Key Words: selectin ligand • fucosyltransferase • LFA-1 • ICAM-1 • transplantation • Fuc-TVII

	INTRODUCTION

TOP ABSTRACT INTRODUCTION MATERIALS AND METHODS RESULTS DISCUSSION REFERENCES

 
Massive leucocyte infiltration into a donor tissue is a major feature of allograft rejection and is the key postoperative risk factor responsible for graft loss. To control the intensity of leucocyte transmigration, the immune system efficiently modifies the display of cell-surface molecules expressed on vascular endothelium and peripheral blood leucocytes. Among the groups of molecules controlling leucocyte-endothelial interactions, adhesion molecules and their ligands play a pivotal role in this process [^{1 2 3} ]. Blocking the function of adhesion molecules can lead to prolonged graft survival [⁴ , ⁵ ].

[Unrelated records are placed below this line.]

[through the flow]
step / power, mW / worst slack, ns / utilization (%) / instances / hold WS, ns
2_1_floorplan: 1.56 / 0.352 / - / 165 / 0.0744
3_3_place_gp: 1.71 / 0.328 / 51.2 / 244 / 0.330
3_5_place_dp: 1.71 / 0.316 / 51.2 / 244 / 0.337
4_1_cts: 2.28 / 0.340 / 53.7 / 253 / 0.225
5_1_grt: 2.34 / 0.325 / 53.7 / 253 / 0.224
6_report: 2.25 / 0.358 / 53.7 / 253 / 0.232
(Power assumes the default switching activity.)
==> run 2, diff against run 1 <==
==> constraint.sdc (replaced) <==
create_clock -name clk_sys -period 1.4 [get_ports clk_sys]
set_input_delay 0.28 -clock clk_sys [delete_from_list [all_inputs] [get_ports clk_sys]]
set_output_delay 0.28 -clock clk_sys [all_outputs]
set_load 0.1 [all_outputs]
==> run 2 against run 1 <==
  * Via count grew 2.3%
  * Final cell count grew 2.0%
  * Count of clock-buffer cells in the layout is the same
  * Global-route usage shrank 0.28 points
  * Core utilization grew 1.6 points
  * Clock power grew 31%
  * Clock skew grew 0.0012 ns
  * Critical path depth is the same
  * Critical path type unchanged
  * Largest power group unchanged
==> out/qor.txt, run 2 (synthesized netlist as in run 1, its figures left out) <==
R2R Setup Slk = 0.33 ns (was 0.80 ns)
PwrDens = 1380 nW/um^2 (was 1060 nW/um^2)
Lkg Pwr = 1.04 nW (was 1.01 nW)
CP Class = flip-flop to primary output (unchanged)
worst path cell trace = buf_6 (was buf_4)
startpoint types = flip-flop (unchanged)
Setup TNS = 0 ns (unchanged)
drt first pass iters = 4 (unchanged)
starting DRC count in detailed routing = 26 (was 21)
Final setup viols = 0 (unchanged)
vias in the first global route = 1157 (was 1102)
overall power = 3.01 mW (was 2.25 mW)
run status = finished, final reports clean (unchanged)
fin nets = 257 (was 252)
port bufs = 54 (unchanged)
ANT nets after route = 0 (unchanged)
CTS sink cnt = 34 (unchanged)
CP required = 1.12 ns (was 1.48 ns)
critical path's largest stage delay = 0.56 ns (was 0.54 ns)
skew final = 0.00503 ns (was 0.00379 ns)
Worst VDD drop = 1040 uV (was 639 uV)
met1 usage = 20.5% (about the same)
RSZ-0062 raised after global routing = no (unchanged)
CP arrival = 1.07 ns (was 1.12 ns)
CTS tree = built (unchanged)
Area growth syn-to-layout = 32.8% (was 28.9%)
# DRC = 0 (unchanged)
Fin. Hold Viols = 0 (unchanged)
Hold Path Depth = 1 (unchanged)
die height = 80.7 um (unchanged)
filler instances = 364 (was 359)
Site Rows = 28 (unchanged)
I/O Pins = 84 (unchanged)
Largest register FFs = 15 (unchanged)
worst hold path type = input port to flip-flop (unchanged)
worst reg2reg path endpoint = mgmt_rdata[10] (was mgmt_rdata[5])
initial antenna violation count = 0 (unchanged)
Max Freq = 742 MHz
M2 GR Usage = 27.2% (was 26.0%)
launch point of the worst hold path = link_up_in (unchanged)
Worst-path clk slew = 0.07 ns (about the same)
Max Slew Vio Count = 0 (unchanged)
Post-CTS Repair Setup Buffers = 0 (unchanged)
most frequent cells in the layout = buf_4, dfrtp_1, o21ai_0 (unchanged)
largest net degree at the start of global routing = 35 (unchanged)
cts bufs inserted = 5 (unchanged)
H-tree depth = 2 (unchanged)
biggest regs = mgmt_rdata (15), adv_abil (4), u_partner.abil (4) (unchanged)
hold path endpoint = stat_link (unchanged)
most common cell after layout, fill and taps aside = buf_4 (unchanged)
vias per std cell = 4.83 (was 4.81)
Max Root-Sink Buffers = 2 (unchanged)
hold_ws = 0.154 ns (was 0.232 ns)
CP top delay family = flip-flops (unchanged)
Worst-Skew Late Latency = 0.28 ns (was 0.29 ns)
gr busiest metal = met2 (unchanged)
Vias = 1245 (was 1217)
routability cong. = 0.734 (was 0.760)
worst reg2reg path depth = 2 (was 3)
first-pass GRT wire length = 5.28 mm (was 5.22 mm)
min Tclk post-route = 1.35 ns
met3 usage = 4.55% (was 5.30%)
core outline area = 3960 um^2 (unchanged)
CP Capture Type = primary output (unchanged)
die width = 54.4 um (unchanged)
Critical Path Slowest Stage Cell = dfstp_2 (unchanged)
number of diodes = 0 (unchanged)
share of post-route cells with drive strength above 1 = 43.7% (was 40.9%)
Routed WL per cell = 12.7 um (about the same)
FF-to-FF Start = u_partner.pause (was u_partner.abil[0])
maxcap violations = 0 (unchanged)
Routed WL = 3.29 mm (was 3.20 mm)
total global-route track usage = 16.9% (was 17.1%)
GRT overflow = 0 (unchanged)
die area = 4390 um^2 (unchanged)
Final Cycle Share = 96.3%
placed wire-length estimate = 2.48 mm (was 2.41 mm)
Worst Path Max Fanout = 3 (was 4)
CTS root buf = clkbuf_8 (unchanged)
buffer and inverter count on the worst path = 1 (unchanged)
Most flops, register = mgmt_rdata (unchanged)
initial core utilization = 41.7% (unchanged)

Although selectins [⁶ , ⁷ ], calcium-dependent adhesion molecules, serve as initiators of leucocyte rolling along the vessel wall, ß2 and 4 integrins with their endothelial cell-adhesion counter-receptor molecules, intercellular cell adhesion molecule-1 (ICAM-1) and vascular cell-adhesion molecule-1 (VCAM-1), mediate high-affinity interactions and cause firm attachment of rolling cells to the activated endothelium and penetration to the surrounding tissue. Based on the multiple-steps model of leucocyte-endothelial migration [¹ ], selectin-dependent rolling, mediated by low-affinity/high-velocity interactions of P-, E-, and L-selectins with their cognate counter-receptors, P-selectin glycoprotein ligand-1 (PSGL-1), E-selectin ligand-1 (ESL-1), and vascular endothelial ligands of L-selectin [⁸ ], is a prerequisite for the function of the ß2 integrins CD11a/CD18 lymphocyte function-associated antigen-1 (LFA-1), CD11b/CD18 (Mac-1), and CD11c/CD18.

Selectins recognize sialylated, fucosylated carbohydrate determinants related to tetrasaccharide sialyl Lewis X (sLeX) or its isomer sialyl Lewis A [⁹ ]. The pivotal role of (1,3)fucosylation for selectin-ligand function, mediated by mammalian fucosyltransferases Fuc-TIV [^{10 11 12 13} ] and Fuc-TVII [^{14 15 16} ] has been well-documented [^{17 18 19 20 21 22 23} ]. Mice defective in the Fuc-TVII gene lack sLeX expression and exhibit P-, E-, and L-selectin-ligand deficiency, which is manifested by blood leucocytosis, defective leucocyte rolling, compromised leucocyte infiltration to sites of inflammation, and faulty lymphocyte homing to the lymph nodes [²⁴ ].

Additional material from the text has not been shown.